§ **Work item**: Set the records down again in full, with every word kept.

[Stored items]
○ ○ ○ ○ ○

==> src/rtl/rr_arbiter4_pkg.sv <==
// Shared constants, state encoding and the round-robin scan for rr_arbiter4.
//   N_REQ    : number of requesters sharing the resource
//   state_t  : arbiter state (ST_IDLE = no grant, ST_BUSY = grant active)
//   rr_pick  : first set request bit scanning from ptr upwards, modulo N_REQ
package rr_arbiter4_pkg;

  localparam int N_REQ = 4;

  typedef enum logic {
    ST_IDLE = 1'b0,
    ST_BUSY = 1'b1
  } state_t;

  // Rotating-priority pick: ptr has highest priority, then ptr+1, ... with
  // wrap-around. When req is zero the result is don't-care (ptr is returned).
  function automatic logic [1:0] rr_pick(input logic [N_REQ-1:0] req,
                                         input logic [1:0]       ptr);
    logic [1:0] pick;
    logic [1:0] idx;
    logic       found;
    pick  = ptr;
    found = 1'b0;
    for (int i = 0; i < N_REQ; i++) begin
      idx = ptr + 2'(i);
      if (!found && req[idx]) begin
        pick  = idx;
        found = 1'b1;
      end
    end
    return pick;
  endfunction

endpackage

○ ○ ○ ○ ○

§ **Output of the task**:
==> src/rtl/rr_arbiter4_pkg.sv <==
// Shared constants, state encoding and the round-robin scan for rr_arbiter4.
//   N_REQ    : number of requesters sharing the resource
//   state_t  : arbiter state (ST_IDLE = no grant, ST_BUSY = grant active)
//   rr_pick  : first set request bit scanning from ptr upwards, modulo N_REQ
package rr_arbiter4_pkg;

  localparam int N_REQ = 4;

  typedef enum logic {
    ST_IDLE = 1'b0,
    ST_BUSY = 1'b1
  } state_t;

  // Rotating-priority pick: ptr has highest priority, then ptr+1, ... with
  // wrap-around. When req is zero the result is don't-care (ptr is returned).
  function automatic logic [1:0] rr_pick(input logic [N_REQ-1:0] req,
                                         input logic [1:0]       ptr);
    logic [1:0] pick;
    logic [1:0] idx;
    logic       found;
    pick  = ptr;
    found = 1'b0;
    for (int i = 0; i < N_REQ; i++) begin
      idx = ptr + 2'(i);
      if (!found && req[idx]) begin
        pick  = idx;
        found = 1'b1;
      end
    end
    return pick;
  endfunction

endpackage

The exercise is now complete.